Le livre ne donne pas les outils qui permettraient de mesurer les impacts globaux, tant sur les ressources et l'environnement que sur la satisfaction des besoins, résultant d'une explosion (non
chiffrée) de telles inventions. On pourra donc rester sceptique, mais surtout y voir une tentative politique pour sauver le rêve américain en péril aujourd'hui, par un appel renouvelé à ce qui
en était le pilier, la libre entreprise et la libre invention – y compris à l'égard des restrictions imposées aux inventeurs par le capitalisme financier détestant la prise de risque.
On y verra aussi, plus globalement, une tentative pour sauver le Système, défini par les militants du mouvement Occupy
comme opposant 5% d'hyper-riches à 95% de pauvres. L'appel aux milliardaires philanthropes (?) pour sauver le monde, tels par exemple ceux qui comme Richard Branson (groupe Virgin)
s'investissent dans de nouvelles formes d'industries spatiales, paraîtra bien naïf.

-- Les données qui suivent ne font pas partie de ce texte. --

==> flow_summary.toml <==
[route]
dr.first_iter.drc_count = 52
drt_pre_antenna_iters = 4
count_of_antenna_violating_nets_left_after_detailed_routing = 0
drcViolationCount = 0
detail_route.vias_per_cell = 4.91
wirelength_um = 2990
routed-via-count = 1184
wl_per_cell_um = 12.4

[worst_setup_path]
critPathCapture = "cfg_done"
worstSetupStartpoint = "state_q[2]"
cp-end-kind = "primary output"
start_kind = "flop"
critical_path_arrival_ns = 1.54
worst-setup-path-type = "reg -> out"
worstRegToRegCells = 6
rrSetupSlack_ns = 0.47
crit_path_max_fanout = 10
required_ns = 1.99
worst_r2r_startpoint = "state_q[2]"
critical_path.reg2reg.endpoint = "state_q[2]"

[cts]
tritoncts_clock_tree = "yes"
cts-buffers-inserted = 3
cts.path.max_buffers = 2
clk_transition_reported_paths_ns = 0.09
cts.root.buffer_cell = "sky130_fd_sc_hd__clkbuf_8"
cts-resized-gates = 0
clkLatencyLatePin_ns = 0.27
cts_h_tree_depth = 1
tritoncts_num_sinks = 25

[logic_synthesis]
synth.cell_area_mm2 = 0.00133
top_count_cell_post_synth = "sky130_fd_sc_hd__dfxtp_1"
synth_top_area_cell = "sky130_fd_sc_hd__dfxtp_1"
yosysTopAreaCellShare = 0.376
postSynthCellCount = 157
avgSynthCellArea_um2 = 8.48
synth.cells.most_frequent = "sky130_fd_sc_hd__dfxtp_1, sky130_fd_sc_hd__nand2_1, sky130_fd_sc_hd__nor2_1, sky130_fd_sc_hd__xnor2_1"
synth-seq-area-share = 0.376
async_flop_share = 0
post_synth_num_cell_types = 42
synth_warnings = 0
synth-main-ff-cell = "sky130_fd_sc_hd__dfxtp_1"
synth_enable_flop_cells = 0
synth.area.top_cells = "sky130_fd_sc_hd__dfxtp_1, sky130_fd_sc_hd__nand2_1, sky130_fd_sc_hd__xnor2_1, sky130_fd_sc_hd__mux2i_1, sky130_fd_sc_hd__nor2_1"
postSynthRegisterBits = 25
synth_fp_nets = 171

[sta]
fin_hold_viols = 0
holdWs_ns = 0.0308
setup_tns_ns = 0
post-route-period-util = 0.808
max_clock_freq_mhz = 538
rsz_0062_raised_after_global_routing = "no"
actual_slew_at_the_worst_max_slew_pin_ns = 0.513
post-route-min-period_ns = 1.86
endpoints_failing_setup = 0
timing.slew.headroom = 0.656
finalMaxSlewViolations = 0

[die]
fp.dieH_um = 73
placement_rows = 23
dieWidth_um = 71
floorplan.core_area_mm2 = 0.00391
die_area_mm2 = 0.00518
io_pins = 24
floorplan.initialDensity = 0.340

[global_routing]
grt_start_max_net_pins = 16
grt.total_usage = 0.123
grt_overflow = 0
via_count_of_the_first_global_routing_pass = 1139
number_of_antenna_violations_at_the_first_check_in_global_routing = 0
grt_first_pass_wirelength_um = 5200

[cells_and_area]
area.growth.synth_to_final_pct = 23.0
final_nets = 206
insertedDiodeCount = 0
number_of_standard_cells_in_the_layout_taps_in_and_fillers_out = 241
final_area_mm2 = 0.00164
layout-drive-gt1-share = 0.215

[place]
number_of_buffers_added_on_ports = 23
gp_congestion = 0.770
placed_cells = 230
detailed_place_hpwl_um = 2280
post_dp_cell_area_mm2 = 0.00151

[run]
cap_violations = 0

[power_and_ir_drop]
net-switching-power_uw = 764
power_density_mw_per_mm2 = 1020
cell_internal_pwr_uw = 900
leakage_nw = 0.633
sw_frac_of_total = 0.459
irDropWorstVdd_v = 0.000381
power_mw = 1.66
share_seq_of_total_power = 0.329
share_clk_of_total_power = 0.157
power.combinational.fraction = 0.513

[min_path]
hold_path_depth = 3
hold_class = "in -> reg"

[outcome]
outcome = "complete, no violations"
## config.mk

```make
export PLATFORM = sky130hd
export DESIGN_NAME = shift_pipe
export DESIGN_NICKNAME = d
export VERILOG_FILES = /design/src/rtl/shift_pipe.sv
export SDC_FILE = /design/constraint.sdc
export NUM_CORES = 1
export LEC_CHECK = 0
export ABC_AREA = 1
export BUFFER_PORTS_ARGS = -buffer_cell sky130_fd_sc_hd__buf_4
export CORE_AREA = 3 3 40 42
export CTS_BUF_LIST = sky130_fd_sc_hd__clkbuf_16
export DETAILED_ROUTE_END_ITERATION = 6
export DIE_AREA = 0 0 43 45
export GPL_ROUTABILITY_DRIVEN = 0
export PLACE_DENSITY_LB_ADDON = 0.08
export SYNTH_ARGS = -nofsm -noshare
export SYNTH_HDL_FRONTEND = slang
export SYNTH_SLANG_ARGS = --single-unit
```

## constraint.sdc

```tcl
create_clock -name clk -period 1.9 [get_ports clk]
set_input_delay 0.19 -clock clk [delete_from_list [all_inputs] [get_ports clk]]
set_output_delay 0.19 -clock clk [all_outputs]
set_load 0.005 [all_outputs]
```

## src/rtl/shift_pipe.sv

```systemverilog
// rtl/shift_pipe.sv - enable-gated WIDTH x DEPTH delay line with per-stage valid tags and one selectable tap
// Optional occupancy counter output "fill" is built when SHIFT_FILL_CNT_EN is defined.
module shift_pipe #(
  parameter int WIDTH = 1,
  parameter int DEPTH = 2,
  localparam int TW = (DEPTH > 1) ? $clog2(DEPTH) : 1,
  localparam int FW = $clog2(DEPTH + 1)
) (
  input  logic             clk,
  input  logic             reset,
  input  logic             en,
  input  logic             flush,
  input  logic [WIDTH-1:0] din,
  input  logic             din_valid,
  input  logic [TW-1:0]    tap_sel,
  output logic [WIDTH-1:0] dout,
  output logic             dout_valid,
  output logic [WIDTH-1:0] tap_out,
  output logic             tap_valid
`ifdef SHIFT_FILL_CNT_EN
  ,
  output logic [FW-1:0]    fill
`endif
);

  logic [WIDTH-1:0] stage [DEPTH];
  logic [DEPTH-1:0] vld;

  // Data moves on every enabled edge; flush only clears the valid tags.
  always_ff @(posedge clk or posedge reset) begin
    if (reset) begin
      for (int i = 0; i < DEPTH; i++) stage[i] <= '0;
      vld <= '0;
    end else begin
      if (en) begin
        stage[0] <= din;
        for (int i = 1; i < DEPTH; i++) stage[i] <= stage[i-1];
      end
      if (flush) begin
        vld <= '0;
      end else if (en) begin
        vld[0] <= din_valid;
        for (int i = 1; i < DEPTH; i++) vld[i] <= vld[i-1];
      end
    end
  end

  assign dout       = stage[DEPTH-1];
  assign dout_valid = vld[DEPTH-1];

  generate
    if (DEPTH == 1) begin : g_single
      logic unused_tap_sel;
      assign unused_tap_sel = ^tap_sel;
      assign tap_out        = stage[0];
      assign tap_valid      = vld[0];
    end else begin : g_multi
      // Out-of-range selects read as an empty, invalid stage.
      always_comb begin
        tap_out   = '0;
        tap_valid = 1'b0;
        if (32'(tap_sel) < DEPTH) begin
          tap_out   = stage[tap_sel];
          tap_valid = vld[tap_sel];
        end
      end
    end
  endgenerate

`ifdef SHIFT_FILL_CNT_EN
  // Tracks popcount(vld) incrementally: one word in at stage 0, one out of the last stage.
  always_ff @(posedge clk or posedge reset) begin
    if (reset) begin
      fill <= '0;
    end else if (flush) begin
      fill <= '0;
    end else if (en) begin
      fill <= fill + FW'(din_valid) - FW'(vld[DEPTH-1]);
    end
  end
`endif

endmodule

```

==> results of run 1 <==
[sequential cells by signal (all words and copies together), names as in the netlist]
signal / cells
vld: 2
dout: 1
stage: 1
## config.mk

```make
export PLATFORM = sky130hd
export DESIGN_NAME = pipelined_subtractor
export DESIGN_NICKNAME = d
export VERILOG_FILES = /design/src/rtl/pipelined_subtractor.sv
export SDC_FILE = /design/constraint.sdc
export NUM_CORES = 1
export LEC_CHECK = 0
export ABC_AREA = 1
export CAP_MARGIN = 20
export CORE_ASPECT_RATIO = 1.2
export CORE_MARGIN = 4
export CORE_UTILIZATION = 43
export DETAILED_ROUTE_END_ITERATION = 8
export PLACE_DENSITY = 0.72
export SYNTH_ARGS = -nofsm -noshare
export SYNTH_HDL_FRONTEND = slang
export SYNTH_SLANG_ARGS = --single-unit
```

## constraint.sdc

```tcl
create_clock -name clk -period 2.2 [get_ports clk]
set_input_delay 0.66 -clock clk [delete_from_list [all_inputs] [get_ports clk]]
set_output_delay 0.66 -clock clk [all_outputs]
set_load 0.02 [all_outputs]
```
==> config.mk <==
export PLATFORM = sky130hd
export DESIGN_NAME = fifo_umbral
export DESIGN_NICKNAME = d
export VERILOG_FILES = /design/src/rtl/fifo_umbral_pkg.sv /design/src/rtl/fifo_mem.sv /design/src/rtl/fifo_umbral.sv
export SDC_FILE = /design/constraint.sdc
export NUM_CORES = 1
export LEC_CHECK = 0
export CELL_PAD_IN_SITES_DETAIL_PLACEMENT = 1
export CELL_PAD_IN_SITES_GLOBAL_PLACEMENT = 1
export CORE_MARGIN = 2
export CORE_UTILIZATION = 45
export CTS_CLUSTER_SIZE = 10
export DETAILED_ROUTE_END_ITERATION = 8
export GPL_TIMING_DRIVEN = 0
export PLACE_DENSITY_LB_ADDON = 0.1
export SLEW_MARGIN = 20
export SYNTH_ARGS = -nofsm -noshare
export SYNTH_HDL_FRONTEND = slang
export SYNTH_HIERARCHICAL = 1
export SYNTH_SLANG_ARGS = --single-unit
==> constraint.sdc <==
create_clock -name clk -period 2.6 [get_ports clk]
set_input_delay 0.39 -clock clk [delete_from_list [all_inputs] [get_ports clk]]
set_output_delay 0.39 -clock clk [all_outputs]
set_load 0.01 [all_outputs]
File: src/rtl/hazard_controller.sv
// hazard_controller: central stall/flush sequencer for the 5-stage ARM pipeline.
// Decides per cycle whether each pipeline register advances, holds or is
// squashed, produces EX-stage forwarding selects, keeps stall/flush statistics
// and runs a data-memory wait FSM with a sticky timeout watchdog.
module hazard_controller #(
  parameter int MEM_TIMEOUT = 16,
  parameter int CNT_W       = 16
) (
  input  logic             clk,
  input  logic             reset,
  input  logic [3:0]       id_ra1,
  input  logic [3:0]       id_ra2,
  input  logic             id_use_ra1,
  input  logic             id_use_ra2,
  input  logic [3:0]       ex_ra1,
  input  logic [3:0]       ex_ra2,
  input  logic [3:0]       ex_wa,
  input  logic             ex_reg_write,
  input  logic             ex_mem_to_reg,
  input  logic             ex_branch_taken,
  input  logic [3:0]       mem_wa,
  input  logic             mem_reg_write,
  input  logic [3:0]       wb_wa,
  input  logic             wb_reg_write,
  input  logic             dmem_busy,
  output logic             pc_enable,
  output logic             if_id_enable,
  output logic             if_id_flush,
  output logic             id_ex_enable,
  output logic             cu_bubble,
  output logic             ex_mem_enable,
  output logic             mem_wb_bubble,
  output logic [1:0]       fwd_a,
  output logic [1:0]       fwd_b,
  output logic             mem_timeout,
  output logic [CNT_W-1:0] stall_count,
  output logic [CNT_W-1:0] flush_count
);

  localparam int WAIT_W = $clog2(MEM_TIMEOUT + 1);
  localparam logic [WAIT_W-1:0] WAIT_LIMIT = WAIT_W'(MEM_TIMEOUT);
  localparam logic [WAIT_W-1:0] WAIT_ONE   = WAIT_W'(1);
  localparam logic [CNT_W-1:0]  CNT_ONE    = CNT_W'(1);

  typedef enum logic [1:0] {
    S_RUN      = 2'd0,
    S_MEM_WAIT = 2'd1,
    S_TIMEOUT  = 2'd2
  } state_e;

  state_e             state_q, state_d;
  logic [WAIT_W-1:0]  wait_cnt_q, wait_cnt_d;
  logic               mem_timeout_q, mem_timeout_d;
  logic [CNT_W-1:0]   stall_count_q, stall_count_d;
  logic [CNT_W-1:0]   flush_count_q, flush_count_d;
  logic               load_use;

  // Statistics counters stick at all-ones instead of wrapping.
  function automatic logic [CNT_W-1:0] sat_inc(input logic [CNT_W-1:0] v);
    return (&v) ? v : v + CNT_ONE;
  endfunction

  // MEM result is newer than WB, so it wins; R15 (PC) is never forwarded.
  function automatic logic [1:0] fwd_sel(
    input logic [3:0] ra,
    input logic [3:0] m_wa, input logic m_we,
    input logic [3:0] w_wa, input logic w_we
  );
    if (m_we && (m_wa == ra) && (m_wa != 4'd15))      return 2'b10;
    else if (w_we && (w_wa == ra) && (w_wa != 4'd15)) return 2'b01;
    else                                              return 2'b00;
  endfunction

  // A load in EX whose destination is read by the instruction in ID.
  always_comb begin
    load_use = ex_mem_to_reg && ex_reg_write &&
               ((id_use_ra1 && (ex_wa == id_ra1)) ||
                (id_use_ra2 && (ex_wa == id_ra2)));
  end

  // Next-state, statistics and zero-latency pipeline control outputs.
  always_comb begin
    state_d       = state_q;
    wait_cnt_d    = wait_cnt_q;
    mem_timeout_d = mem_timeout_q;
    stall_count_d = stall_count_q;
    flush_count_d = flush_count_q;
    pc_enable     = 1'b1;
    if_id_enable  = 1'b1;
    if_id_flush   = 1'b0;
    id_ex_enable  = 1'b1;
    cu_bubble     = 1'b0;
    ex_mem_enable = 1'b1;
    mem_wb_bubble = 1'b0;
    fwd_a         = 2'b00;
    fwd_b         = 2'b00;

    if (reset) begin
      fwd_a = fwd_sel(ex_ra1, mem_wa, mem_reg_write, wb_wa, wb_reg_write);
      fwd_b = fwd_sel(ex_ra2, mem_wa, mem_reg_write, wb_wa, wb_reg_write);

      if (state_q == S_TIMEOUT || dmem_busy) begin
        // Freeze: hold everything up to EX/MEM, drop the write in MEM/WB.
        pc_enable     = 1'b0;
        if_id_enable  = 1'b0;
        id_ex_enable  = 1'b0;
        ex_mem_enable = 1'b0;
        mem_wb_bubble = 1'b1;
        if (state_q != S_TIMEOUT) begin
          wait_cnt_d    = (state_q == S_RUN) ? WAIT_ONE : wait_cnt_q + WAIT_ONE;
          stall_count_d = sat_inc(stall_count_q);
          if (wait_cnt_d >= WAIT_LIMIT) begin
            state_d       = S_TIMEOUT;
            mem_timeout_d = 1'b1;
          end else begin
            state_d = S_MEM_WAIT;
          end
        end
      end else begin
        // Memory ready: this cycle follows RUN rules whatever the wait state.
        state_d    = S_RUN;
        wait_cnt_d = '0;
        if (ex_branch_taken) begin
          if_id_flush   = 1'b1;
          cu_bubble     = 1'b1;
          flush_count_d = sat_inc(flush_count_q);
        end else if (load_use) begin
          pc_enable     = 1'b0;
          if_id_enable  = 1'b0;
          cu_bubble     = 1'b1;
          stall_count_d = sat_inc(stall_count_q);
        end
      end
    end
  end

  // State, watchdog and statistics registers with asynchronous active-low reset.
  always_ff @(posedge clk or negedge reset) begin
    if (!reset) begin
      state_q       <= S_RUN;
      wait_cnt_q    <= '0;
      mem_timeout_q <= 1'b0;
      stall_count_q <= '0;
      flush_count_q <= '0;
    end else begin
      state_q       <= state_d;
      wait_cnt_q    <= wait_cnt_d;
      mem_timeout_q <= mem_timeout_d;
      stall_count_q <= stall_count_d;
      flush_count_q <= flush_count_d;
    end
  end

  // The sticky flag and counters are visible straight from their registers.
  always_comb begin
    mem_timeout = mem_timeout_q;
    stall_count = stall_count_q;
    flush_count = flush_count_q;
  end

endmodule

Il serait cependant léger de se détourner du message roboratif ainsi proposé, au profit d'un pessimisme systématique qui ne serait pas davantage fondé. Le futurologue doit garder en l'esprit
que tout peut arriver et que notamment le passé ne commande pas le futur. Ce ne sera pas en restant les mains dans les poches que l'on pourra survivre.